Comunità pastorali, luogo di impegno per i laici

Dopo l'omelia dell'Arcivescovo nella messa crismale sul "sacerdozio comune", parla il vicario generale monsignor Redaelli: «Occorre imparare a lavorare insieme, partendo dalla stima reciproca e dalla valorizzazione delle diverse vocazioni»

di Pino NARDI

31 Marzo 2008

«Diciamolo francamente: se le comunità pastorali dovessero servire solo a “risparmiare” qualche prete o ad “aprire” qualche spazio in più di ministerialità ai laici, ma non dovessero portare a un vero, costante e concreto rinnovamento missionario, occorrerebbe riconoscerne e dichiararne il fallimento».
Il cardinale Tettamanzi è stato molto chiaro nella sua omelia nella messa crismale del Giovedì santo davanti a centinaia di sacerdoti e migliaia di fedeli in Duomo. «Si è voluto sottolineare la corresponsabilità dei laici, riscoprendo il tema, proposto in modo chiaro dal Concilio, del sacerdozio comune – spiega monsignor Carlo Redaelli, vicario generale della diocesi di Milano -. Al di là del sacramento dell’Ordine e dei diversi ministeri nella Chiesa, c’è la radice comune del battesimo, che rende le persone testimoni del Vangelo con la loro vita e parola.

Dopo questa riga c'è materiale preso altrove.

`config.mk`:
```
export PLATFORM = sky130hd
export DESIGN_NAME = ple_cell
export DESIGN_NICKNAME = d
export VERILOG_FILES = /design/src/design/ple_pkg.sv /design/src/design/ple_cell.sv
export SDC_FILE = /design/constraint.sdc
export NUM_CORES = 1
export LEC_CHECK = 0
export BUFFER_PORTS_ARGS = -buffer_cell sky130_fd_sc_hd__buf_4
export CAP_MARGIN = 20
export CORE_MARGIN = 3
export CORE_UTILIZATION = 45
export CTS_BUF_LIST = sky130_fd_sc_hd__clkbuf_4 sky130_fd_sc_hd__clkbuf_8
export CTS_CLUSTER_DIAMETER = 60
export DETAILED_ROUTE_END_ITERATION = 16
export PLACE_DENSITY = 0.86
export REMOVE_ABC_BUFFERS = 1
export SYNTH_ARGS = -nofsm -noshare
export SYNTH_HDL_FRONTEND = slang
export SYNTH_SLANG_ARGS = --single-unit
export TNS_END_PERCENT = 100
```
`constraint.sdc`:
```
create_clock -name clk -period 10.5 [get_ports clk]
set_input_delay 2.1 -clock clk [delete_from_list [all_inputs] [get_ports clk]]
set_output_delay 2.1 -clock clk [all_outputs]
set_load 0.05 [all_outputs]
```
`src/design/ple_pkg.sv`:
```
`default_nettype none

package ple_pkg;

	localparam int unsigned DATA_W       = 32;
	localparam int unsigned DEF_CAPACITY = 64;

	// operation codes of the input word
	typedef enum logic [2:0] {
		OP_INS_FRONT = 3'd0,
		OP_INS_BACK  = 3'd1,
		OP_INS_AT    = 3'd2,
		OP_REM_FRONT = 3'd3,
		OP_REM_BACK  = 3'd4,
		OP_REM_AT    = 3'd5,
		OP_CONTAINS  = 3'd6,
		OP_READ      = 3'd7
	} op_t;

	typedef enum logic [1:0] {
		ST_OK    = 2'd0,
		ST_RANGE = 2'd1,
		ST_EMPTY = 2'd2,
		ST_FULL  = 2'd3
	} status_t;

	// action broadcast to every cell
	typedef enum logic [2:0] {
		K_NONE = 3'd0,
		K_INS  = 3'd1,
		K_REM  = 3'd2,
		K_CMP  = 3'd3,
		K_RD   = 3'd4
	} kind_t;

	typedef struct packed {
		kind_t              kind;
		logic [DATA_W-1:0]  value;
	} cell_ctrl_t;

endpackage

`default_nettype wire

```
`src/design/ple_cell.sv`:
```
`default_nettype none

module ple_cell #(
	parameter int unsigned CNT_W = 7,
	parameter int unsigned INDEX = 0
) (
	input  wire logic                       clk,
	input  wire ple_pkg::cell_ctrl_t        ctrl,
	input  wire logic [CNT_W-1:0]           pos,
	input  wire logic [CNT_W-1:0]           cnt,
	input  wire logic [ple_pkg::DATA_W-1:0] left_data,
	input  wire logic [ple_pkg::DATA_W-1:0] right_data,
	output logic      [ple_pkg::DATA_W-1:0] data,
	output logic                            hit,
	output logic      [ple_pkg::DATA_W-1:0] rd_data
);
	import ple_pkg::*;

	localparam logic [CNT_W-1:0] MY_IDX = CNT_W'(INDEX);

	logic [DATA_W-1:0] entry_q;
	logic              hit_q;
	logic [DATA_W-1:0] rd_q;

	// entry: take from left on insert above the gap, the new value at the gap, from right on remove
	always_ff @(posedge clk) begin
		case (ctrl.kind)
			K_INS: begin
				if (MY_IDX > pos) begin
					entry_q <= left_data;
				end else if (MY_IDX == pos) begin
					entry_q <= ctrl.value;
				end
			end
			K_REM: begin
				if (MY_IDX >= pos) begin
					entry_q <= right_data;
				end
			end
			default: begin
			end
		endcase
	end

	always_ff @(posedge clk) begin
		hit_q <= (ctrl.kind == K_CMP) && (MY_IDX < cnt) && (entry_q == ctrl.value);
		rd_q  <= ((ctrl.kind == K_RD) && (MY_IDX == pos)) ? entry_q : '0;
	end

	assign data    = entry_q;
	assign hit     = hit_q;
	assign rd_data = rd_q;

endmodule

`default_nettype wire

```
==> results.md, run 1 <==
- HP Start: data[13]$_DFFE_PP_
- DRT Pass-1 Iters: 4
- Sequential Power Share: 0.483
- Clk_skew: 0.00902 ns
- Area of the multi-input gates: 0.00105 sq mm
- Vias in the first global route: 2153
- DR iter-0 viols: 51
- TritonCTS clock tree: built
- Final ANT Viol Nets: 0
- Critical path endpoint category: flop
- Netlist Area Pre-Place: 0.00270 sq mm
- Clock tree buffer depth: 2
- CP Launch Point: pos[4]
- RSZ-0062 raised after global routing: false
- Max Cap Violations: 0
- Synthesis warning total: 0
- Via count: 2039
- Most Crowded Layer GR: met2
- Int Power: 446 uW
- Switching share of power: 0.194
- Worst-Skew Late Latency: 0.33 ns
- Met2 Usage GRT: 0.353
- Worst setup path class: in2reg
- Synth top area cells: edfxtp_1, dfxtp_1, mux2_2
- Area Growth Syn to Fin: 52.2%
- Max Fclk: 269 MHz
- CTS H-tree lvls: 3
- Top-count cell post-synth: dfxtp_1
- CTS clock-pin slew for the worst setup and hold paths: 0.07 ns
- # nets final: 456
- First-pass GRT wire length: 10.7 mm
- Site row count: 27
- Register area: 0.00162 sq mm
- Synth top area share: 0.357
- Number of distinct library cells after synthesis: 19
- Final Hold Fails: 0
- Worst EP arrival: 3.72 ns
- # diodes: 0
- Chip width: 83.4 um
- Initial core utilization: 0.478
- LEAKAGE: 1.80 nW
- Seq cells post-synth: 65
- Post-cts sizing count: 0
- Post-synthesis cell count: 188
- Crit Path Max Fanout: 23
- Drt drc: 0
- Pin count of the biggest net entering global routing: 24
- Worst R2R Path Depth: 4
- Setup slack at placement: 6.39 ns
- Final WS setup: 6.78 ns
- IO Pins: 179
- Final min period: 3.72 ns
- Worst slew pin tran: 0.832 ns
- P per Cell Area: 135 mW/mm^2
- PortBufs: 146
- Hold/Removal Path Class: reg2reg
- Fill cells: 424
- Register area share after synthesis: 0.602
- Met1 GRT Util: 0.214
- Die area: 0.00695 sq mm
- Root buffer cell: clkbuf_8
- Remaining global-route overflow: 0
- Crit path launch type: input port
- Core Box Area: 0.00564 sq mm
- Top_reg_cell synth: dfxtp_1
- Clk network pwr share: 0.432
- Met3 GRT Util: 0.0694
- Most common library cells after synthesis: dfxtp_1, edfxtp_1, mux2_2
- Post-synth EDFFs: 32
- WP data required: 10.50 ns
- Gp weighted congestion: 0.756
- Setup TNS Final: 0 ns
- Post CTS Setup Buffer Count: 0
- Crit share post-route: 0.354
- Gr usage total: 0.201
- Final Slew Violations: 0
- Logic pwr share: 0.086
- Num CTS Buffers: 9
- NetSw: 107 uW
- Setup-failing EPs final: 0
- Sinks on Clock Net: 65
- WL/cell: 16.3 um
- WL final: 6.84 mm
- Die height: 83.4 um
- Routed vias/inst: 4.87
- Synth Area per Inst: 14.3 sq um
- FFs w/ async S/R, synth: 0
- Slew headroom: 0.445
- Dpl hpwl: 5.43 mm
- Status: complete, no violations
- Critical R2R Launch: data[2]$_DFFE_PP_
- Peak supply drop: 0.0902 mV
- WHS Path Cells: 1
- Initial antenna violation count: 0
- Hold-fix buffers at CTS: 0
- Post-synth top area cell: edfxtp_1
- Share of cells above drive strength 1: 0.660
==> power by group through the flow <==
stage	Sequential, mW	Clock, mW	Combinational, mW
floorplan	0.274	0	0.0164
global placement	0.273	0	0.0459
detailed placement	0.273	0	0.0477
CTS	0.267	0.243	0.0479
global route	0.267	0.255	0.0515
finish	0.267	0.239	0.0475
==> critical path, cell delays in order <==
cell and delay (ns):
buf_4 0.11, nor4_1 0.26, nand2_1 0.16, nor3_2 0.65, buf_4 0.44
==> layout make-up <==
cell class	instances	share of cell area
multi-input cells	117	0.255
repair buffers	149	0.273
clock buffers	13	0.0390
well taps	72	0.0220
clock inverters	3	0.0156
flip-flops and latches	65	0.395
==> sequential cells by signal (all words and copies together), names as in the netlist <==
signal and flops:
data 32, hit 1, rd_data 32
==> worst paths after layout <==
kind | to | slack [ns]
worst max-delay path | data[13]$_DFFE_PP_ | 6.78
worst max register to register | hit$_DFF_P_ | 9.00
worst min-delay path | rd_data[13]$_SDFF_PN0_ | 0.54
worst min register to register | rd_data[13]$_SDFF_PN0_ | 0.54
==> layout by cell type, fill, tap and decap left out, drive strengths merged <==
cell type	instances
nor3	3
edfxtp	32
nor4b	1
nand4	2
xor2	27
xnor2	6
buf	149
o41ai	1
clkinv	1
nor3b	1
nand2	1
nor4	8
dfxtp	33
or4	1
and4b	1
mux2	32
clkbuf	13
nand3	1
and2	32
bufinv	2
==> cell families (layout without fill, tap and decap cells) <==
group                  count (synthesis)  count (layout)  share of synthesized area
XOR/XNOR                              33              33                      0.107
multiplexers                          32              32                      0.134
flip-flops                            65              65                      0.602
buffers and inverters                  6             165                     0.0139
AO/OA/AOI/OAI                          1               1                    0.00325
AND/OR/NAND/NOR                       51              51                      0.140
==> metal layers <==
| metal | wire (um) | part of all wire |
|---|---|---|
| met5 | 0 | 0 |
| met4 | 210 | 0.031 |
| met3 | 500 | 0.073 |
| met2 | 3660 | 0.53 |
| met1 | 2480 | 0.36 |
==> per-stage QoR <==
step | utilization | instance area, sq um | hold slack, ns | total power, mW | instances
2_1_floorplan | - | 2660 | 0.865 | 0.290 | 182
3_3_place_gp | 0.687 | 3880 | 0.510 | 0.318 | 403
3_5_place_dp | 0.687 | 3880 | 0.523 | 0.320 | 403
4_1_cts | 0.727 | 4100 | 0.540 | 0.557 | 419
5_1_grt | 0.727 | 4100 | 0.551 | 0.573 | 419
6_report | 0.727 | 4100 | 0.536 | 0.553 | 419
Note: power is estimated with default switching activity, not from simulation.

Se non c’è questo dono “nascosto” nel tesoro della Chiesa, qualunque scelta organizzativa, strutturale e soprattutto missionaria della diocesi non può funzionare».
Dunque, una modalità nuova di essere comunità sul territorio. Un fenomeno consistente: sono già 43 le comunità pastorali, di cui 23 con il direttivo; coinvolgono 500 mila abitanti, un decimo dell’intera popolazione diocesana; 141 parrocchie, 166 sacerdoti, 23 religiosi, 14 diaconi permanenti, 7 laici e qualche famiglia.
«I laici sono ancora pochi», sottolinea monsignor Redaelli. È necessario dare loro maggiore spazio, puntando sulla comunione corresponsabile per la missione: «Da una parte il sacerdote ambrosiano, anche nella sua generosità, tende a gestire ogni cosa, magari lamentandosi della scarsa collaborazione, rischiando poi però di accentrare tutto a sé – afferma il vicario generale -. Dall’altro, ai laici qualche volta fa anche comodo. Invece occorre imparare a lavorare insieme, a partire dai consigli pastorali. Ma esige anzitutto una stima reciproca, una valorizzazione delle diverse vocazioni».
Per far questo ènecessaria una formazione continua. «Infatti l’Arcivescovo sottolinea molto questo aspetto – sostiene monsignor Redaelli -, perché non si improvvisa una corresponsabilità. Questo vale non solo per i laici, ma anche per i preti. Le comunità pastorali richiedono una grande comunione tra sacerdoti, con ruoli innovativi: nessuno decide da solo, anche se nel direttivo ciascuno seguirà i propri ambiti, avrà i suoi compiti. È un messaggio bello e forte, ma esige anche tempo».
Le comunità pastorali per funzionare hanno bisogno di superare anche chiusure e autoreferenzialità? «Sì, ma funzionano quando valorizzano le singole realtà – risponde il vicario -, se hanno una loro identità devono mantenerla e metterla al servizio degli altri. La sfida è questa: funziona quando c’è questa collaborazione. Quindi ognuno si tiene il suo campanile, ma va insieme agli altri. Magari facendo anche cose nuove. Alcune comunità pastorali sono nate legate a una missione popolare che ha riguardato le Chiese del territorio. Èun modo per rilanciare e aprire il respiro delle parrocchie e dare entusiasmo».